The problem.
Each entry is to be output precisely as it appears.

Provided data.
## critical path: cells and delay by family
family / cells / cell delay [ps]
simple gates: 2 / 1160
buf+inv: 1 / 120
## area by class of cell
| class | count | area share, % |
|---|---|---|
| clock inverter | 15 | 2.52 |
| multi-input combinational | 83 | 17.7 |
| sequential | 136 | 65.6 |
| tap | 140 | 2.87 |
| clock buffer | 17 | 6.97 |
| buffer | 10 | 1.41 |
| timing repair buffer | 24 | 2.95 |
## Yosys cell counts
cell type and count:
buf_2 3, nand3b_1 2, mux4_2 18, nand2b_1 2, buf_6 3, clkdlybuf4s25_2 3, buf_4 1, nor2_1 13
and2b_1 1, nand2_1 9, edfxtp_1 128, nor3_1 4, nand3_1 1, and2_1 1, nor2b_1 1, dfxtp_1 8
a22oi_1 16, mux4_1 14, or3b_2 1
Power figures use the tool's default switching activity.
## config.mk

```make
export PLATFORM = sky130hd
export DESIGN_NAME = bsr_fill
export DESIGN_NICKNAME = d
export VERILOG_FILES = /design/src/rtl/core/bsr_pkg.sv /design/src/rtl/core/bsr_fill.sv
export VERILOG_INCLUDE_DIRS = /design/src /design/src/rtl/core
export SDC_FILE = /design/constraint.sdc
export NUM_CORES = 2
export LEC_CHECK = 0
export BUFFER_PORTS_ARGS = -buffer_cell sky130_fd_sc_hd__clkbuf_2
export CORE_MARGIN = 10
export CORE_UTILIZATION = 50
export CTS_CLUSTER_DIAMETER = 120
export DETAILED_ROUTE_END_ITERATION = 16
export PLACE_DENSITY_LB_ADDON = 0.25
export REMOVE_ABC_BUFFERS = 1
export SLEW_MARGIN = 10
export SYNTH_ARGS = -nofsm -noshare
export SYNTH_HDL_FRONTEND = slang
export SYNTH_SLANG_ARGS = --single-unit
```

## constraint.sdc

```tcl
create_clock -name i_clk -period 126.9 [get_ports i_clk]
set_clock_uncertainty 0.15 [all_clocks]
set_input_delay 25.38 -clock i_clk [delete_from_list [all_inputs] [get_ports i_clk]]
set_output_delay 25.38 -clock i_clk [all_outputs]
set_load 0.02 [all_outputs]
```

Task answer.
## critical path: cells and delay by family
family / cells / cell delay [ps]
simple gates: 2 / 1160
buf+inv: 1 / 120
## area by class of cell
| class | count | area share, % |
|---|---|---|
| clock inverter | 15 | 2.52 |
| multi-input combinational | 83 | 17.7 |
| sequential | 136 | 65.6 |
| tap | 140 | 2.87 |
| clock buffer | 17 | 6.97 |
| buffer | 10 | 1.41 |
| timing repair buffer | 24 | 2.95 |
## Yosys cell counts
cell type and count:
buf_2 3, nand3b_1 2, mux4_2 18, nand2b_1 2, buf_6 3, clkdlybuf4s25_2 3, buf_4 1, nor2_1 13
and2b_1 1, nand2_1 9, edfxtp_1 128, nor3_1 4, nand3_1 1, and2_1 1, nor2b_1 1, dfxtp_1 8
a22oi_1 16, mux4_1 14, or3b_2 1
Power figures use the tool's default switching activity.
## config.mk

```make
export PLATFORM = sky130hd
export DESIGN_NAME = bsr_fill
export DESIGN_NICKNAME = d
export VERILOG_FILES = /design/src/rtl/core/bsr_pkg.sv /design/src/rtl/core/bsr_fill.sv
export VERILOG_INCLUDE_DIRS = /design/src /design/src/rtl/core
export SDC_FILE = /design/constraint.sdc
export NUM_CORES = 2
export LEC_CHECK = 0
export BUFFER_PORTS_ARGS = -buffer_cell sky130_fd_sc_hd__clkbuf_2
export CORE_MARGIN = 10
export CORE_UTILIZATION = 50
export CTS_CLUSTER_DIAMETER = 120
export DETAILED_ROUTE_END_ITERATION = 16
export PLACE_DENSITY_LB_ADDON = 0.25
export REMOVE_ABC_BUFFERS = 1
export SLEW_MARGIN = 10
export SYNTH_ARGS = -nofsm -noshare
export SYNTH_HDL_FRONTEND = slang
export SYNTH_SLANG_ARGS = --single-unit
```

## constraint.sdc

```tcl
create_clock -name i_clk -period 126.9 [get_ports i_clk]
set_clock_uncertainty 0.15 [all_clocks]
set_input_delay 25.38 -clock i_clk [delete_from_list [all_inputs] [get_ports i_clk]]
set_output_delay 25.38 -clock i_clk [all_outputs]
set_load 0.02 [all_outputs]
```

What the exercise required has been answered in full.